No, no, our people are not sycophants. They are the Financial Adviser, the Tax Man and the Insurance Guy. I have never felt more adult than that day. We discussed interest rates, life insurance, retirement and mortgages all within a 6 hour period with a tax man meeting the next day. When did I get that old? Seriously. All I wanted to do was skip school or throw a temper tantrum. Anything really to regress to the point of not having those conversations. I needed more wrinkle cream by the end of those two days. I could see myself aging as quickly as our retirement account isn’t growing. I mean, really, it was just yesterday when the only bills I had were rent, utilities and yearly car insurance, right? Apparently not.
So all that is in the past. Mim is back in Cali. The commander is currently doing his duty in the bedroom and I am back to my routine.
So I wore the mini to the concert, Big Finn. You were right, he was most appreciative, especially since it was accompanied by a pair of high heels. The concert was fabu, great seats and an overall wonderful night.
Fast forward to Saturday. Sparky left for Koeln and Angel Baby was dropped off.
Can I just say that there were no tears at drop off? I have never felt so complemented.
Angel is doing what she always does with me. She is being absolutely perfect. She listens to me, she talks to me, she sits when she’s eating and she goes to bed without a whole lot of crying, just enough to let me know she hasn’t been brain damaged by spinning she loves so much.
I really don’t know what all this fuss is about. Kids are a breeze.
Then Sparky called at 1 am from a strip club to let me know he was not knee deep in stripper juice. Sleeping, key word here – SLEEPING, on the sofa so Angel Baby could go to bed at 8:30, I had to run around the house, half asleep looking for the phone before it woke AB.
I failed.
She woke up. Angel Baby took 30 more minutes to go to sleep. Then Olli came in to check her out and purred. I’m not sure if it was the motor boat decibel level of his purring or the licking of her forehead, but it woke her up again. Another 30 minutes.
Let’s just say I was a leetle cranky with the Sparkster.
I woke up this morning and gave Sparky a call, just to remind him how much I love him and miss him and hoped he had a good time and as the supportive wife that i am, hoped he had gotten a lap dance and really enjoyed himself.
Well, hmmm. I guess he was asleep at the time so i left a voice mail. Oh and i must have forgotten that if he doesn’t pick up and I leave a voice mail, his cell phone rings and rings and rings until the message is picked up.
Hehehehehe.
I am so freakin’ tired. This kid might be an angel, but she requires non-stop attention. Getting her to eat at the table is a long process of showing her food, but not letting her have it unless she sits on the three books I’ve stacked so she can be at a normal height. And the bath? You would have thought i was pulling each one of her toes off and then starting on her fingers and let me tell you marble was a really bad choice simply for the acoustic properties alone.
I can’t wait until Tat comes to pick her up because I want a nap.
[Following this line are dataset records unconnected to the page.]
$ cat config.mk
export PLATFORM = sky130hd
export DESIGN_NAME = i2c_regslave
export DESIGN_NICKNAME = d
export VERILOG_FILES = /design/src/rtl/i2c_regslave.sv
export SDC_FILE = /design/constraint.sdc
export NUM_CORES = 1
export LEC_CHECK = 0
export ABC_AREA = 0
export CAP_MARGIN = 5
export CORE_MARGIN = 1
export CORE_UTILIZATION = 50
export CTS_CLUSTER_SIZE = 8
export DETAILED_ROUTE_END_ITERATION = 8
export PLACE_DENSITY = 0.82
export SLEW_MARGIN = 5
export SYNTH_ARGS = -nofsm -noshare
export SYNTH_HDL_FRONTEND = slang
export SYNTH_SLANG_ARGS = --single-unit
$ cat constraint.sdc
create_clock -name clk -period 6 [get_ports clk]
set_input_delay 1.5 -clock clk [delete_from_list [all_inputs] [get_ports clk]]
set_output_delay 1.5 -clock clk [all_outputs]
set_load 0.03 [all_outputs]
I love her dearly and she is such a sweet babe, but man, she has worn me out.
Happy Fourth of July.
I’ve officially been in Krautland for five years. Yay. Can you feel my excitement?
Jeff called this morning to wish Mim and I a Happy Fourth. He asked me how I felt being in a country not celebrating my independence and all I could think about was how appropriate that question was. I really do want to move back to SF. I miss my family. I miss my dad. I miss my hair guy.
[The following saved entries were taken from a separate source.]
[src/rtl/sfb_rst_pulser.sv]
module sfb_rst_pulser #(
  parameter int RL_W = 4
) (
  input  logic            clk,
  input  logic            rst_n,
  input  logic            load,
  input  logic [RL_W-1:0] len,
  output logic            active,
  output logic            fin
);
  logic [RL_W-1:0] cnt;

  always_ff @(posedge clk or negedge rst_n) begin
    if (!rst_n)          cnt <= '0;
    else if (load)       cnt <= len;
    else if (cnt != '0)  cnt <= cnt - RL_W'(1);
  end

  assign active = (cnt != '0);
  assign fin    = (cnt == RL_W'(1));

  AST_PULSE_STARTS: assert property (@(posedge clk) disable iff (!rst_n)
    (load && len != '0) |=> active);
  AST_PULSE_ENDS: assert property (@(posedge clk) disable iff (!rst_n)
    (fin && !load) |=> !active);
endmodule

[src/rtl/sfb_stream_gate.sv]
module sfb_stream_gate #(
  parameter int DW = 16
) (
  input  logic          open_in,
  input  logic          open_out,
  input  logic          s_valid,
  output logic          s_ready,
  input  logic [DW-1:0] s_data,
  output logic          rg_in_valid,
  input  logic          rg_in_ready,
  output logic [DW-1:0] rg_in_data,
  input  logic          rg_out_valid,
  output logic          rg_out_ready,
  input  logic [DW-1:0] rg_out_data,
  output logic          m_valid,
  input  logic          m_ready,
  output logic [DW-1:0] m_data
);
  assign rg_in_valid  = s_valid && open_in;
  assign s_ready      = rg_in_ready && open_in;
  assign rg_in_data   = open_in ? s_data : '0;
  assign m_valid      = rg_out_valid && open_out;
  assign rg_out_ready = m_ready && open_out;
  assign m_data       = open_out ? rg_out_data : '0;
endmodule

[src/rtl/sfb_pass_seq.sv]
module sfb_pass_seq
  import sfb_pkg::*;
#(
  parameter int DW      = 16,
  parameter int W_BITS  = 8,
  parameter int H_BITS  = 8,
  parameter int MAX_FLT = 4,
  parameter int RL_W    = 4,
  localparam int FLT_W  = (MAX_FLT > 1) ? $clog2(MAX_FLT) : 1,
  localparam int NF_W   = $clog2(MAX_FLT + 1),
  localparam int IDX_W  = FLT_W + 1
) (
  input  logic              clk,
  input  logic              rst_n,
  input  logic              run,
  input  logic [W_BITS-1:0] cfg_width,
  input  logic [H_BITS-1:0] cfg_height,
  input  logic [NF_W-1:0]   cfg_nflt,
  input  logic [RL_W-1:0]   cfg_rst_len,
  output logic              swp_req,
  output logic [IDX_W-1:0]  swp_idx,
  input  logic              swp_done,
  output logic              rg_rst,
  output logic              iso,
  output logic              pass_col,
  output logic [FLT_W-1:0]  flt_idx,
  output logic              frame_done,
  input  logic              s_valid,
  output logic              s_ready,
  input  logic [DW-1:0]     s_data,
  output logic              rg_in_valid,
  input  logic              rg_in_ready,
  output logic [DW-1:0]     rg_in_data,
  input  logic              rg_out_valid,
  output logic              rg_out_ready,
  input  logic [DW-1:0]     rg_out_data,
  output logic              m_valid,
  input  logic              m_ready,
  output logic [DW-1:0]     m_data
);
  localparam int CNT_W = W_BITS + H_BITS;

  seq_state_t        st;
  logic [W_BITS-1:0] lw, w_cl;
  logic [H_BITS-1:0] lh, h_cl;
  logic [FLT_W-1:0]  lk_last;
  logic [RL_W-1:0]   lrl, rl_cl;
  logic [NF_W-1:0]   k_cl, k_m1;
  logic [FLT_W-1:0]  flt;
  logic              col;
  logic [CNT_W-1:0]  frm_total;
  logic              in_hit, in_done, out_hit, out_done;
  logic              rp_active, rp_fin;
  logic              in_pass, open_in;

  // run-time settings with zero and overrange clamped
  always_comb begin
    w_cl  = (cfg_width  == '0) ? W_BITS'(1) : cfg_width;
    h_cl  = (cfg_height == '0) ? H_BITS'(1) : cfg_height;
    rl_cl = (cfg_rst_len == '0) ? RL_W'(1) : cfg_rst_len;
    if (cfg_nflt == '0)                   k_cl = NF_W'(1);
    else if (cfg_nflt > NF_W'(MAX_FLT))   k_cl = NF_W'(MAX_FLT);
    else                                  k_cl = cfg_nflt;
    k_m1 = k_cl - NF_W'(1);
  end

  assign frm_total = CNT_W'(lw) * CNT_W'(lh);
  assign in_pass   = (st == ST_PASS);
  assign open_in   = in_pass && !in_done;

  always_ff @(posedge clk or negedge rst_n) begin
    if (!rst_n) begin
      st         <= ST_IDLE;
      flt        <= '0;
      col        <= 1'b0;
      lw         <= W_BITS'(1);
      lh         <= H_BITS'(1);
      lk_last    <= '0;
      lrl        <= RL_W'(1);
      frame_done <= 1'b0;
    end else begin
      frame_done <= 1'b0;
      case (st)
        ST_IDLE: if (run) begin
          lw      <= w_cl;
          lh      <= h_cl;
          lrl     <= rl_cl;
          lk_last <= k_m1[FLT_W-1:0];
          flt     <= '0;
          col     <= 1'b0;
          st      <= ST_SWAP;
        end
        ST_SWAP: if (swp_done) st <= ST_RSTP;
        ST_RSTP: if (rp_fin) st <= ST_PASS;
        ST_PASS: if (out_hit) begin
          if (!col) begin
            col <= 1'b1;
            st  <= ST_SWAP;
          end else begin
            col <= 1'b0;
            if (flt == lk_last) begin
              flt        <= '0;
              frame_done <= 1'b1;
              if (run) begin
                lw      <= w_cl;
                lh      <= h_cl;
                lrl     <= rl_cl;
                lk_last <= k_m1[FLT_W-1:0];
                st      <= ST_SWAP;
              end else begin
                st <= ST_IDLE;
              end
            end else begin
              flt <= flt + FLT_W'(1);
              st  <= ST_SWAP;
            end
          end
        end
        default: st <= ST_IDLE;
      endcase
    end
  end

  assign swp_req  = (st == ST_SWAP);
  assign swp_idx  = {flt, col};
  assign iso      = !in_pass;
  assign pass_col = col;
  assign flt_idx  = flt;
  assign rg_rst   = rp_active;

  sfb_rst_pulser #(.RL_W(RL_W)) u_pulse (
    .clk    (clk),
    .rst_n  (rst_n),
    .load   (swp_req && swp_done),
    .len    (lrl),
    .active (rp_active),
    .fin    (rp_fin)
  );

  sfb_pass_cnt #(.CNT_W(CNT_W)) u_in_cnt (
    .clk   (clk),
    .rst_n (rst_n),
    .clr   (!in_pass),
    .step  (s_valid && s_ready),
    .total (frm_total),
    .hit   (in_hit),
    .done  (in_done)
  );

  sfb_pass_cnt #(.CNT_W(CNT_W)) u_out_cnt (
    .clk   (clk),
    .rst_n (rst_n),
    .clr   (!in_pass),
    .step  (m_valid && m_ready),
    .total (frm_total),
    .hit   (out_hit),
    .done  (out_done)
  );

  sfb_stream_gate #(.DW(DW)) u_gate (
    .open_in      (open_in),
    .open_out     (in_pass),
    .s_valid      (s_valid),
    .s_ready      (s_ready),
    .s_data       (s_data),
    .rg_in_valid  (rg_in_valid),
    .rg_in_ready  (rg_in_ready),
    .rg_in_data   (rg_in_data),
    .rg_out_valid (rg_out_valid),
    .rg_out_ready (rg_out_ready),
    .rg_out_data  (rg_out_data),
    .m_valid      (m_valid),
    .m_ready      (m_ready),
    .m_data       (m_data)
  );

  AST_REQ_HOLD: assert property (@(posedge clk) disable iff (!rst_n)
    (swp_req && !swp_done) |=> (swp_req && $stable(swp_idx)));
  AST_REQ_DROP: assert property (@(posedge clk) disable iff (!rst_n)
    (swp_req && swp_done) |=> !swp_req);
  AST_ISO_QUIET: assert property (@(posedge clk) disable iff (!rst_n)
    iso |-> (!m_valid && !rg_out_ready && !s_ready && !rg_in_valid));
  AST_RST_ISOLATED: assert property (@(posedge clk) disable iff (!rst_n)
    rg_rst |-> iso);
  AST_DONE_TO_RST: assert property (@(posedge clk) disable iff (!rst_n)
    (swp_req && swp_done) |=> rg_rst);
  AST_IN_BEFORE_LAST_OUT: assert property (@(posedge clk) disable iff (!rst_n)
    out_hit |-> (in_done || in_hit));
  AST_IN_HIT_IN_PASS: assert property (@(posedge clk) disable iff (!rst_n)
    in_hit |-> in_pass);
  AST_PASS_NOT_OVER: assert property (@(posedge clk) disable iff (!rst_n)
    in_pass |-> !out_done);
  AST_FRAME_PULSE: assert property (@(posedge clk) disable iff (!rst_n)
    frame_done |=> !frame_done);
endmodule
In other news, Mim flew in last night. I was so concerned in making the red room into a perfect guest room I forgot to check which airline she was flying in on. A brilliant move on my part. Didn’t even occur to me until Sparky asked which terminal as we entered the airport round-abouts. Good thing she had a cell phone.
She and I are celebrating by doing ab-so-lute-ly nothing all day. When Sparky gets home, he and I are going to a concert and that should be very nice. He got us great seats. I might just wear a mini-skirt for the guy.
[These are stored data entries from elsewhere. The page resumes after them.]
==> src/rtl/rss_pkg.sv <==
// Shared constants and the unrolled one-byte hash step for the receive hash engine.
package rss_pkg;
    localparam int KEY_BITS  = 320;
    localparam int KEY_WORDS = KEY_BITS / 32;
    localparam int HASH_W    = 32;
    localparam int MAX_BYTES = (KEY_BITS - HASH_W) / 8;
    localparam int IDX_W     = 7;
    localparam int TAG_W     = 5;

    // Applies eight per-bit steps: bit 7 of the byte first, window top bits first.
    function automatic logic [HASH_W-1:0] mix_byte(input logic [HASH_W-1:0] acc,
                                                   input logic [7:0] b,
                                                   input logic [HASH_W+7:0] win);
        logic [HASH_W-1:0] r;
        r = acc;
        for (int i = 0; i < 8; i++) begin
            if (b[7-i]) r = r ^ win[HASH_W+7-i -: HASH_W];
        end
        return r;
    endfunction
endpackage

==> src/rtl/rss_key_store.sv <==
// Holds the secret key as word registers and presents it as one flat vector.
// Assumes word w carries key bytes 4w..4w+3, byte 4w in the top bits.
module rss_key_store #(
    parameter int WORDS = 10
) (
    input  logic                  clk,
    input  logic                  rst_n,
    input  logic                  wr_en,
    input  logic [3:0]            wr_addr,
    input  logic [31:0]           wr_data,
    output logic [WORDS*32-1:0]   key_flat
);
    logic [31:0] words [WORDS];

    // Stores a key word on a write to an in-range index.
    always_ff @(posedge clk) begin
        if (!rst_n) begin
            for (int w = 0; w < WORDS; w++) words[w] <= '0;
        end else if (wr_en && (32'(wr_addr) < WORDS)) begin
            words[wr_addr] <= wr_data;
        end
    end

    for (genvar g = 0; g < WORDS; g++) begin : g_flat
        assign key_flat[WORDS*32-1-32*g -: 32] = words[g];
    end
endmodule

==> src/rtl/rss_hash_core.sv <==
// Byte-serial Toeplitz accumulator: keeps a shifting key window and a running
// XOR. Assumes at most MAX_BYTES bytes per input so the window stays valid.
module rss_hash_core
    import rss_pkg::*;
(
    input  logic                 clk,
    input  logic                 rst_n,
    input  logic [KEY_BITS-1:0]  key_flat,
    input  logic                 in_valid,
    input  logic                 in_first,
    input  logic [7:0]           in_data,
    output logic [HASH_W-1:0]    acc_next
);
    logic [KEY_BITS-1:0] window;
    logic [KEY_BITS-1:0] win_src;
    logic [HASH_W-1:0]   acc;
    logic [HASH_W-1:0]   acc_src;

    // Picks a fresh key and zero accumulator on a first byte, else the running state.
    always_comb begin
        win_src  = in_first ? key_flat : window;
        acc_src  = in_first ? '0 : acc;
        acc_next = mix_byte(acc_src, in_data, win_src[KEY_BITS-1 -: HASH_W+8]);
    end

    // Advances the accumulator and shifts the window by one byte per accepted byte.
    always_ff @(posedge clk) begin
        if (!rst_n) begin
            acc    <= '0;
            window <= '0;
        end else if (in_valid) begin
            acc    <= acc_next;
            window <= win_src << 8;
        end
    end
endmodule

==> src/rtl/rss_redirect.sv <==
// Redirection table: register array written by software, read combinationally.
module rss_redirect #(
    parameter int IDX_W = 7,
    parameter int QW    = 4
) (
    input  logic             clk,
    input  logic             rst_n,
    input  logic             wr_en,
    input  logic [IDX_W-1:0] wr_addr,
    input  logic [QW-1:0]    wr_data,
    input  logic [IDX_W-1:0] rd_addr,
    output logic [QW-1:0]    rd_data
);
    localparam int ENTRIES = 1 << IDX_W;
    logic [QW-1:0] entries [ENTRIES];

    // Writes one table entry.
    always_ff @(posedge clk) begin
        if (!rst_n) begin
            for (int i = 0; i < ENTRIES; i++) entries[i] <= '0;
        end else if (wr_en) begin
            entries[wr_addr] <= wr_data;
        end
    end

    assign rd_data = entries[rd_addr];
endmodule

==> src/rtl/rss_hash_engine.sv <==
// Top of the receive hash engine: key store, byte-serial hash core, redirection
// table and a result register. Assumes QW <= TAG_W-1 and inputs of 1..36 bytes.
module rss_hash_engine
    import rss_pkg::*;
#(
    parameter int QW = 4
) (
    input  logic              clk,
    input  logic              rst_n,
    input  logic              key_wr_en,
    input  logic [3:0]        key_wr_addr,
    input  logic [31:0]       key_wr_data,
    input  logic              tbl_wr_en,
    input  logic [IDX_W-1:0]  tbl_wr_addr,
    input  logic [QW-1:0]     tbl_wr_data,
    input  logic              in_valid,
    input  logic              in_first,
    input  logic              in_last,
    input  logic              in_unparsed,
    input  logic [7:0]        in_data,
    output logic              out_valid,
    output logic [HASH_W-1:0] out_hash,
    output logic [QW-1:0]     out_queue,
    output logic [TAG_W-1:0]  out_tag
);
    localparam int QEXT = TAG_W - 1;

    logic [KEY_BITS-1:0] key_flat;
    logic [HASH_W-1:0]   acc_next;
    logic [QW-1:0]       tbl_q;
    logic                first_ok;
    logic                finish;

    assign first_ok = in_valid & in_first;
    assign finish   = in_valid & in_last;

    rss_key_store #(.WORDS(KEY_WORDS)) key_i (
        .clk(clk), .rst_n(rst_n), .wr_en(key_wr_en), .wr_addr(key_wr_addr),
        .wr_data(key_wr_data), .key_flat(key_flat)
    );

    rss_hash_core core_i (
        .clk(clk), .rst_n(rst_n), .key_flat(key_flat), .in_valid(in_valid),
        .in_first(first_ok), .in_data(in_data), .acc_next(acc_next)
    );

    rss_redirect #(.IDX_W(IDX_W), .QW(QW)) table_i (
        .clk(clk), .rst_n(rst_n), .wr_en(tbl_wr_en), .wr_addr(tbl_wr_addr),
        .wr_data(tbl_wr_data), .rd_addr(acc_next[IDX_W-1:0]), .rd_data(tbl_q)
    );

    // Registers the result on the last byte, forcing zeros for unparsed packets.
    always_ff @(posedge clk) begin
        if (!rst_n) begin
            out_valid <= 1'b0;
            out_hash  <= '0;
            out_queue <= '0;
            out_tag   <= '0;
        end else begin
            out_valid <= finish;
            if (finish) begin
                if (in_unparsed) begin
                    out_hash  <= '0;
                    out_queue <= '0;
                    out_tag   <= '0;
                end else begin
                    out_hash  <= acc_next;
                    out_queue <= tbl_q;
                    out_tag   <= {1'b1, QEXT'(tbl_q)};
                end
            end
        end
    end
endmodule

==> config.mk <==
export PLATFORM = sky130hd
export DESIGN_NAME = rss_hash_engine
export DESIGN_NICKNAME = d
export VERILOG_FILES = /design/src/rtl/rss_pkg.sv /design/src/rtl/rss_key_store.sv /design/src/rtl/rss_hash_core.sv /design/src/rtl/rss_redirect.sv /design/src/rtl/rss_hash_engine.sv
export SDC_FILE = /design/constraint.sdc
export NUM_CORES = 2
export LEC_CHECK = 0
export BUFFER_PORTS_ARGS = -buffer_cell sky130_fd_sc_hd__buf_2
export CAP_MARGIN = 20
export CORE_AREA = 4 4 344 346
export CTS_BUF_LIST = sky130_fd_sc_hd__clkbuf_8
export CTS_CLUSTER_SIZE = 28
export DETAILED_ROUTE_END_ITERATION = 6
export DIE_AREA = 0 0 348 350
export HOLD_SLACK_MARGIN = 0.08
export PLACE_DENSITY = 0.7
export SLEW_MARGIN = 20
export SYNTH_ARGS = -nofsm -noshare
export SYNTH_HDL_FRONTEND = slang
export SYNTH_SLANG_ARGS = --single-unit
==> constraint.sdc <==
create_clock -name clk -period 6.4 [get_ports clk]
set_input_delay 0.32 -clock clk [delete_from_list [all_inputs] [get_ports clk]]
set_output_delay 0.32 -clock clk [all_outputs]
set_load 0.1 [all_outputs]
==> flow_summary.json <==
{
  "status": "finished, final reports clean",
  "drc_errors": 0,
  "cts.sinks": 1214,
  "setup_violations": 0,
  "root_buffer": "clkbuf_8",
  "synth.cell_area_um2": 57300,
  "die-area_um2": 122000,
  "p_sw_share_pct": 31.6,
  "finalHoldViolCount": 0,
  "die_width_um": 348,
  "grt_pass1_vias": 37768,
  "ys_seq_area_share_pct": 56.9,
  "vias": 38702,
  "dr.pass1.iters": 5,
  "hold_class": "input pin to flip-flop",
  "hold_start": "tbl_wr_data[2]",
  "whs_endpoint": "table_i.entries[57][2]",
  "grt_pass1_wl_um": 219000,
  "worstPathMaxFanout": 132,
  "relSlewSlack_pct": 16.9,
  "max_cap_viol_count": 0,
  "yosys_warnings": 0,
  "pwr-share-comb_pct": 23.5,
  "drive_above_1_share_pct": 10.4,
  "placed_area_um2": 58600,
  "postCtsSetupBuffers": 0,
  "r2r_start": "core_i.window[286]",
  "synth_cell_types": 69,
  "synth-seq-cells": 1214,
  "initialDrtViolationCount": 3521,
  "setup_tns_ns": 0,
  "htree_levels": 4,
  "tightest_slew_ns": 1.25,
  "ys.flop_type": "edfxtp_1",
  "crit_required_ns": 7.16,
  "drtAntennaViolNets": 0,
  "wl_per_cell_um": 20.9,
  "synth_edf_count": 832,
  "clkTransAtPathRegs_ns": 0.07,
  "track_usage_pct": 22.8,
  "post-route-min-period_ns": 4.81,
  "synth.avg_cell_area_um2": 11.2,
  "core-area_um2": 115000,
  "die_h_um": 350,
  "crit_type": "input pin to flip-flop",
  "end_kind": "flip-flop",
  "io_buffers": 104,
  "setup_ws_ns": 1.59,
  "cellPowerDensity_nw_per_um2": 323,
  "fin_skew_ns": 0.0565,
  "n_fill_cell": 9924,
  "reg2regPathDepth": 14,
  "place_congestion": 0.846,
  "slew_viol_final": 0,
  "syn_nets": 5181,
  "grt_overflow_total": 0,
  "dpl_worst_slack_ns": 1.41,
  "crit_arrival_ns": 5.58,
  "dp_hpwl_um": 84000,
  "intPower_mw": 13.8,
  "power_frac_seq_pct": 45.0,
  "clk_latency_ns": 0.89,
  "min_path_cells": 2,
  "rrSetupSlack_ns": 1.89,
  "min_period_over_period_pct": 75.2,
  "fmax_mhz": 208,
  "final_cell_area_um2": 62500,
  "reg2reg_to": "out_queue[2]",
  "p_sw_mw": 6.38,
  "power_frac_clock_pct": 31.4,
  "vias_per_cell": 5.75,
  "tritoncts": "done",
  "numCtsBuffers": 198,
  "clock_path_buffers": 3,
  "holdWs_ns": 0.165,
  "pin_count": 105,
  "antenna_found_initial": 2,
  "synth_cells": 5118,
  "leakagePower_nw": 27.3,
  "area_growth_syn_to_layout_pct": 8.97,
  "wirelength_um": 141000,
  "rows": 125,
  "grt_max_degree": 239,
  "peakVddDrop_mv": 0.215,
  "initial_core_util_pct": 49.7,
  "rsz0062_at_grt": "no",
  "critPathLaunchType": "input pin",
  "final_nets": 5092,
  "async_flop_share_pct": 0
}
## flip-flops by register name, summed over array words and instances, names as in the netlist
signal and count:
core_i.acc 32, core_i.window 312, key_i.words 320, out_hash 32, out_queue 3, out_tag 2, out_valid 1, table_i.entries 512
## cell usage after synthesis (all sizes together), types with 8 or more instances
cell type  instances  area [um^2]
nor2b            135          845
or2                8         50.1
o21ai             62          310
and3             481         3010
mux2i            457         4570
and2              55          344
nand2            906         3400
edfxtp           832        25000
nand4              8         50.1
inv               35          131
o211a            281         2810
a21oi             56          280
nand3             33          165
mux2              11          124
nor3              21          105
buf              125          712
nor2             337         1270
a22oi             60          450
a211oi            46          345
dfxtp            382         7650
xor2              45          394
a21boi            27          218
o22ai              9         56.3
mux4              50         1130
a221oi            10          106
xnor2            196         1720
clkbuf           364         1370
nand2b            21          131
## cells by family after synthesis
group / count (synthesis) / synth area share (%)
muxes: 518 / 10.2
DFF: 1214 / 56.9
AOI/OAI and AO/OA: 592 / 8.60
buffers and inverters: 524 / 3.86
and+or+nand+nor: 2025 / 16.6
xor gates and xnor gates: 245 / 3.85
## repair_timing
action	4_1_cts	5_1_grt
hold endpoints to repair	244	0
gates resized for setup	0	0
hold buffers	11	0
## metrics by stage
stage	power (mW)	instances	utilization, %
finish	20.2	6727	54.1
floorplan	12.7	5118	-
CTS	20.3	6724	54.1
detailed placement	13.9	6342	50.8
global placement	13.9	6342	50.8
global route	21.0	6727	54.1
## worst max-delay path, cell delays in order
cell and delay (ns):
dlygate4sd3_1 0.57, buf_8 0.61, and2_1 0.45, nand3_1 0.13, nand3_1 0.13, nand3_1 0.07, xnor3_4 0.99, buf_12 0.32
buf_4 0.20, nor2b_1 0.05, a211oi_1 0.24, a21oi_1 0.09, a221oi_1 0.59, o32ai_1 0.20, o31ai_1 0.31, o21ai_1 0.12
## routing by layer
metal | routed length (um) | share of wire, % | up-vias | global-route usage [%]
li1 | - | - | 18035 | -
met1 | 60000 | 43 | 19147 | 30.4
met2 | 68400 | 49 | 1276 | 38.5
met3 | 9200 | 6.5 | 244 | 3.72
met4 | 3210 | 2.3 | 0 | 6.68
met5 | 0 | 0 | - | 0
## worst max path at each step
stage	start	endpoint	slack, ns	depth (start not counted)
after floorplan	in_first	out_queue[1]	3.24	15
after global placement	in_valid	out_queue[0]	1.24	14
after detailed placement	in_valid	out_queue[2]	1.41	14
after CTS	in_valid	out_queue[2]	1.77	15
after global routing	in_valid	out_queue[2]	1.31	17
final	in_valid	out_queue[2]	1.59	16
## power by group through the flow
| stage | clock network, mW | registers (mW) | logic (mW) |
|---|---|---|---|
| after detailed placement | 0 | 9.24 | 4.71 |
| after CTS | 6.48 | 9.08 | 4.73 |
| after floorplan | 0 | 9.31 | 3.39 |
| final | 6.34 | 9.08 | 4.74 |
| after global routing | 6.85 | 9.12 | 5.07 |
| after global placement | 0 | 9.23 | 4.64 |
## cells in the final DEF (no fill, tap or decap), drive strengths merged, types with 46 or more instances in the layout
cell and count:
a211oi 46, a21oi 56, a22oi 60, and2 55, and3 481, buf 189, clkbuf 212, dfxtp 382
edfxtp 832, inv 147, mux2i 457, mux4 50, nand2 906, nor2 337, nor2b 135, o211a 281
o21ai 62, xnor2 196
## layout make-up
type / instances / area (um^2) / share of cell area [%]
diodes: 3 / 7.51 / 0.0120
clock buffers: 212 / 2920 / 4.67
clock inverters: 159 / 842 / 1.35
inverters: 35 / 131 / 0.210
multi-input cells: 3380 / 22600 / 36.2
flip-flops and latches: 1214 / 32600 / 52.2
well taps: 1524 / 1910 / 3.05
repair buffers: 200 / 1400 / 2.24
Note: power is estimated with default switching activity, not from simulation.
Mim will skip the concert and play with the cats, watch TV and do laundry. It only takes four hours a load so she should be done by tomorrow.
Have a good one, American Expats. Remember the times when America was great. We’ve only had Bush in office for 8 years. That doesn’t erase all the good stuff. We just celebrated the Berlin Airlift and that was goddamned brilliant and awesome and really, so American.
You know, I was trying to write a post about my weekend coming up and it was all so treacly about babies and whatnot. I might as well give up and go post on those infertility boards. Man, I never wanted to be one of those women.
Here’s the gist of It. Tatiana and I set up a babysitting Saturday for her two-year-old who I am using, unapologeticlly, to allow Sparky the joy of hands-on kid herding. And I want him to change a poopy diaper because I am mean like that.
I am also planning on using said two-year-old as a baby-proofing expert. I have lost most of my Sharpie pens. If anyone can find a permanent marker, she can.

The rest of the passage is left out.